Morze w Tunezji ma swój piękny koloryt , piasek jest bardzo drobny a plaża jest szeroka .
Bardzo zachwycił mnie widok zainstalowanych na stałe parasoli od słońca . Każdego dnia o poranku obsługa plażowa rozstawiała łóżka plażowe , które pokrywała materacami . Koszt wypożyczenia całego zestawu to dwa dinary . Tam o plaże się dba , widać osoby sprzątające , porozstawiane są ceramiczne duże kosze na śmieci .
Byłam oczarowana słońcem , widokiem palm i promenadą nadmorską . Woda ciepła lecz trzeba było uważać na meduzy . Podobno najbardziej skuteczny sposób aby pozbyć się pieczenia po „ukąszeniu” to potarcie miejsca pomidorem lub po prostu piaskiem . Spędzałyśmy całe dnie na wypoczynku – dosyć krótkim bo tylko tygodniowym.

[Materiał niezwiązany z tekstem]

`src/rtl/fcta_pkg.sv`:
```
// Shared definitions for the FCTA command dispatcher.
// Field layout of the packed command word, DataMover BTT range, FSM states.
package fcta_pkg;

    localparam int CFG_LSB = 0;
    localparam int BTT_MSB = 22;
    localparam int BTT_LSB = 0;

    typedef enum logic {
        IDLE     = 1'b0,
        DISPATCH = 1'b1
    } state_t;

    function automatic int mm2s_lsb(input int cfg_bw);
        return cfg_bw;
    endfunction

    function automatic int s2mm_lsb(input int cfg_bw, input int cmd_w);
        return cfg_bw + cmd_w;
    endfunction

endpackage

```
`src/rtl/fcta_cmd_slot.sv`:
```
// One output channel: pending flag plus held data word.
// Loads on accept, clears on its own valid/ready handshake.
module fcta_cmd_slot #(
    parameter int W = 72
) (
    input  logic         clk,
    input  logic         rstn,
    input  logic         load,
    input  logic         load_pend,
    input  logic [W-1:0] load_data,
    input  logic         tready,
    output logic         tvalid,
    output logic [W-1:0] tdata,
    output logic         pend_hold
);

    logic         pend;
    logic [W-1:0] data;

    always_ff @(posedge clk or negedge rstn) begin
        if (!rstn) begin
            pend <= 1'b0;
            data <= '0;
        end else if (load) begin
            pend <= load_pend;
            data <= load_data;
        end else if (pend && tready) begin
            pend <= 1'b0;
        end
    end

    assign tvalid    = pend;
    assign tdata     = data;
    // still pending after this cycle's handshake
    assign pend_hold = pend & ~tready;

endmodule

```
`src/rtl/fcta_cmd_dispatch.sv`:
```
// Forks the packed FCTA command into cfg/MM2S/S2MM streams and
// bounds the number of S2MM transfers in flight.
module fcta_cmd_dispatch
    import fcta_pkg::*;
#(
    parameter int CFG_BW           = 96,
    parameter int AXI_DM_CMD_WIDTH = 72,
    parameter int MAX_OUTSTANDING  = 4,
    parameter int CNT_BW           = 16
) (
    input  logic                        clk,
    input  logic                        rstn,
    input  logic                        s_axis_cmd_tvalid,
    input  logic [CFG_BW+2*AXI_DM_CMD_WIDTH-1:0] s_axis_cmd_tdata,
    output logic                        s_axis_cmd_tready,
    output logic                        m_axis_cfg_tvalid,
    output logic [CFG_BW-1:0]           m_axis_cfg_tdata,
    input  logic                        m_axis_cfg_tready,
    output logic                        m_axis_mm2s_cmd_tvalid,
    output logic [AXI_DM_CMD_WIDTH-1:0] m_axis_mm2s_cmd_tdata,
    input  logic                        m_axis_mm2s_cmd_tready,
    output logic                        m_axis_s2mm_cmd_tvalid,
    output logic [AXI_DM_CMD_WIDTH-1:0] m_axis_s2mm_cmd_tdata,
    input  logic                        m_axis_s2mm_cmd_tready,
    input  logic                        s2mm_done,
    output logic [7:0]                  outstanding,
    output logic [CNT_BW-1:0]           cmd_count,
    output logic                        err_underflow,
    output logic                        busy
);

    localparam int W        = AXI_DM_CMD_WIDTH;
    localparam int MM2S_LSB = mm2s_lsb(CFG_BW);
    localparam int S2MM_LSB = s2mm_lsb(CFG_BW, W);
    localparam logic [7:0] MAX_O = 8'(MAX_OUTSTANDING);

    state_t state, state_nx;

    logic [CFG_BW-1:0] cfg_word;
    logic [W-1:0]      mm2s_word;
    logic [W-1:0]      s2mm_word;
    logic              mm2s_nz;
    logic              s2mm_nz;
    logic              credit_ok;
    logic              accept;
    logic              inc;
    logic              cfg_hold;
    logic              mm2s_hold;
    logic              s2mm_hold;

    assign cfg_word  = s_axis_cmd_tdata[CFG_LSB +: CFG_BW];
    assign mm2s_word = s_axis_cmd_tdata[MM2S_LSB +: W];
    assign s2mm_word = s_axis_cmd_tdata[S2MM_LSB +: W];
    assign mm2s_nz   = |mm2s_word[BTT_MSB:BTT_LSB];
    assign s2mm_nz   = |s2mm_word[BTT_MSB:BTT_LSB];

    // credit judged on the registered count only
    assign credit_ok         = (outstanding < MAX_O);
    assign s_axis_cmd_tready = (state == IDLE) && credit_ok;
    assign busy              = (state == DISPATCH);
    assign inc               = accept && s2mm_nz;

    always_comb begin
        state_nx = state;
        accept   = 1'b0;
        unique case (state)
            IDLE: begin
                if (s_axis_cmd_tvalid && credit_ok) begin
                    accept   = 1'b1;
                    state_nx = DISPATCH;
                end
            end
            DISPATCH: begin
                if (!(cfg_hold || mm2s_hold || s2mm_hold)) begin
                    state_nx = IDLE;
                end
            end
            default: state_nx = IDLE;
        endcase
    end

    always_ff @(posedge clk or negedge rstn) begin
        if (!rstn) begin
            state <= IDLE;
        end else begin
            state <= state_nx;
        end
    end

    always_ff @(posedge clk or negedge rstn) begin
        if (!rstn) begin
            outstanding   <= '0;
            err_underflow <= 1'b0;
            cmd_count     <= '0;
        end else begin
            if (accept) begin
                cmd_count <= cmd_count + CNT_BW'(1);
            end
            unique case ({inc, s2mm_done})
                2'b10: outstanding <= outstanding + 8'd1;
                2'b01: begin
                    if (outstanding == 8'd0) begin
                        err_underflow <= 1'b1;
                    end else begin
                        outstanding <= outstanding - 8'd1;
                    end
                end
                default: ;
            endcase
        end
    end

    fcta_cmd_slot #(.W(CFG_BW)) u_cfg (
        .clk       (clk),
        .rstn      (rstn),
        .load      (accept),
        .load_pend (1'b1),
        .load_data (cfg_word),
        .tready    (m_axis_cfg_tready),
        .tvalid    (m_axis_cfg_tvalid),
        .tdata     (m_axis_cfg_tdata),
        .pend_hold (cfg_hold)
    );

    fcta_cmd_slot #(.W(W)) u_mm2s (
        .clk       (clk),
        .rstn      (rstn),
        .load      (accept),
        .load_pend (mm2s_nz),
        .load_data (mm2s_word),
        .tready    (m_axis_mm2s_cmd_tready),
        .tvalid    (m_axis_mm2s_cmd_tvalid),
        .tdata     (m_axis_mm2s_cmd_tdata),
        .pend_hold (mm2s_hold)
    );

    fcta_cmd_slot #(.W(W)) u_s2mm (
        .clk       (clk),
        .rstn      (rstn),
        .load      (accept),
        .load_pend (s2mm_nz),
        .load_data (s2mm_word),
        .tready    (m_axis_s2mm_cmd_tready),
        .tvalid    (m_axis_s2mm_cmd_tvalid),
        .tdata     (m_axis_s2mm_cmd_tdata),
        .pend_hold (s2mm_hold)
    );

endmodule

```
`config.mk`:
```
export PLATFORM = sky130hd
export DESIGN_NAME = fcta_cmd_dispatch
export DESIGN_NICKNAME = d
export VERILOG_FILES = /design/src/rtl/fcta_pkg.sv /design/src/rtl/fcta_cmd_slot.sv /design/src/rtl/fcta_cmd_dispatch.sv
export SDC_FILE = /design/constraint.sdc
export NUM_CORES = 1
export LEC_CHECK = 0
export BUFFER_PORTS_ARGS = -buffer_cell sky130_fd_sc_hd__buf_2
export CAP_MARGIN = 0
export CORE_AREA = 2 2 203 205
export DETAILED_ROUTE_END_ITERATION = 8
export DIE_AREA = 0 0 205 207
export GPL_TIMING_DRIVEN = 0
export SKIP_LAST_GASP = 1
export SLEW_MARGIN = 20
export SYNTH_ARGS = -nofsm -noshare
export SYNTH_HDL_FRONTEND = slang
export SYNTH_HIERARCHICAL = 1
export SYNTH_SLANG_ARGS = --single-unit
export TNS_END_PERCENT = 50
```
`constraint.sdc`:
```
create_clock -name clk -period 5.9 [get_ports clk]
set_input_delay 0.59 -clock clk [delete_from_list [all_inputs] [get_ports clk]]
set_output_delay 0.59 -clock clk [all_outputs]
set_load 0.01 [all_outputs]
```
==> reports/metrics.cfg <==
[pwr]
p_sw_uw = 2391
comb_power_share_pct = 36.2
ir_drop_mv = 0.2058
p_int_uw = 5333
seq_power_share_pct = 39.4
pwr-share-clk_pct = 24.4
p_total_uw = 7725
leakage_uw = 0.008285
switching_share_pct = 30.96
power.density_nw_per_um2 = 490.5

[layout]
fin_nets = 1476
final_cell_mix = buf_2 (521), dfrtp_1 (269), mux2_4 (170)
final_common_cell = buf_2
multiInputGateArea_um2 = 4274
drive_gt1_share_pct = 68.20
fillers = 3901
regArea_um2 = 6731
antennaDiodeCount = 0
area_delta_synth_final_pct = 37.79
instances_no_fill = 1774

[clocking]
clk_latency_ns = 0.55
clock_sinks = 269
hold_buffers = 0
clock_path_buffers = 3
cts-root-buf = clkbuf_16
cts_resized = 0
cts_htree_levels = 1
post_cts_buffers = 0
cts_tree = built
clk_pin_slew_ns = 0.06
cts_buffers = 30

[logic_synthesis]
synth.distinct_cells = 46
synthTopCellsByArea = dfrtp_1 (59%), mux2_4 (22%), mux2_2 (7.5%), buf_12 (2.5%), xnor2_1 (0.92%)
async_reset_ff_share_pct = 100.0
synth_edf_count = 0
synth-seq-cells = 269
synth_seq_area_share_pct = 58.90
mappedNetlistArea_um2 = 11430
syn_nets = 926
synth_top_cell_area_share_pct = 58.90
synthFlopType = dfrtp_1
avgSynthCellArea_um2 = 17.03
syn_inst = 671
yosysWarningCount = 6
synth.largest_area_cell = dfrtp_1

[global_routing]
grt_overflow_total = 0
antenna_found_initial = 1
grt_pass1_wl_um = 46460
grt_max_degree = 99
top_usage_layer = met2
grt_usage_pct = 13.89
grt_pass1_vias = 7968
met1_usage_pct = 16.73
grtUsageMet2_pct = 24.41
grt_use_met3_pct = 3.052

[sta]
whs_ns = 0.03381
setup_tns_ns = 0
finalSetupViolCount = 0
relSlewSlack_pct = 56.92
finalClockSkew_ns = 0.01056
worstMarginPinSlew_ns = 0.6463
final-max-slew-violation-count = 0
layout_min_cycle_time_ns = 3.303
max_freq_ghz = 0.3028
hold_violations = 0
rsz0062_at_grt = false
min_period_over_period_pct = 55.98

[floorplan]
die_area_um2 = 42440
die_h_um = 207
die_x_um = 205
core_area_um2 = 40370
rows = 74
pin_count = 517
start_util_pct = 28.31

[min_path]
hold_path.class = in -> async

[flow_run]
cap_violations = 0

[place]
io_buffers = 516
place_inst = 1721
gp_congestion = 0.8292
post-dp-hpwl_um = 23570

[detailed_routing]
final_antenna_net_count = 0
initialDrtViolationCount = 282
vias = 7574
dr.pass1.iters = 4
wl_per_cell_um = 17.41
drc = 0
postRouteWirelength_um = 30880
vias_per_cell = 4.269

[critical_path]
reg2reg_slack_ns = 2.60
crit_fanout = 12
r2r_cells = 12
critPathLaunchType = flip-flop
r2r-start = outstanding[6]
cp-end-kind = flip-flop
reg2reg_to = outstanding[6]
cp_slowest_cell = dfrtp_1
path_buf_inv = 2
worst_path_largest_cell_delay_ns = 0.45
critPathArrivalTime_ns = 3.77
crit_family = simple AND/OR/NAND/NOR gates
crit_top_cell = o21ai_0
path_class = reg -> reg
crit_chain = nor4_4 -> and4b_1 -> buf_6 -> o21ai_0 -> nand2_1 -> inv_1 -> ha_1 -> nor2b_1 -> o31a_1 -> o21ai_0 -> a21boi_0 -> o31ai_1
critical_path_required_ns = 6.36

[run_status]
status = finished, final reports clean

Wrześniowy pobyt przeplatany był chwilowym deszczem i gwałtownymi burzami . Po przejściu „nawałnicy” dopiero można zobaczyć jak rozwiązany jest w tym mieście system odprowadzania deszczówki . Wyglądało fatalnie , woda wraz ze wszelkimi zanieczyszczeniami spływała prosto do morza . Pomyślałam wówczas ,że taka Tunezja nie podoba mi się …może gdybym tego wszystkiego nie zobaczyła ?!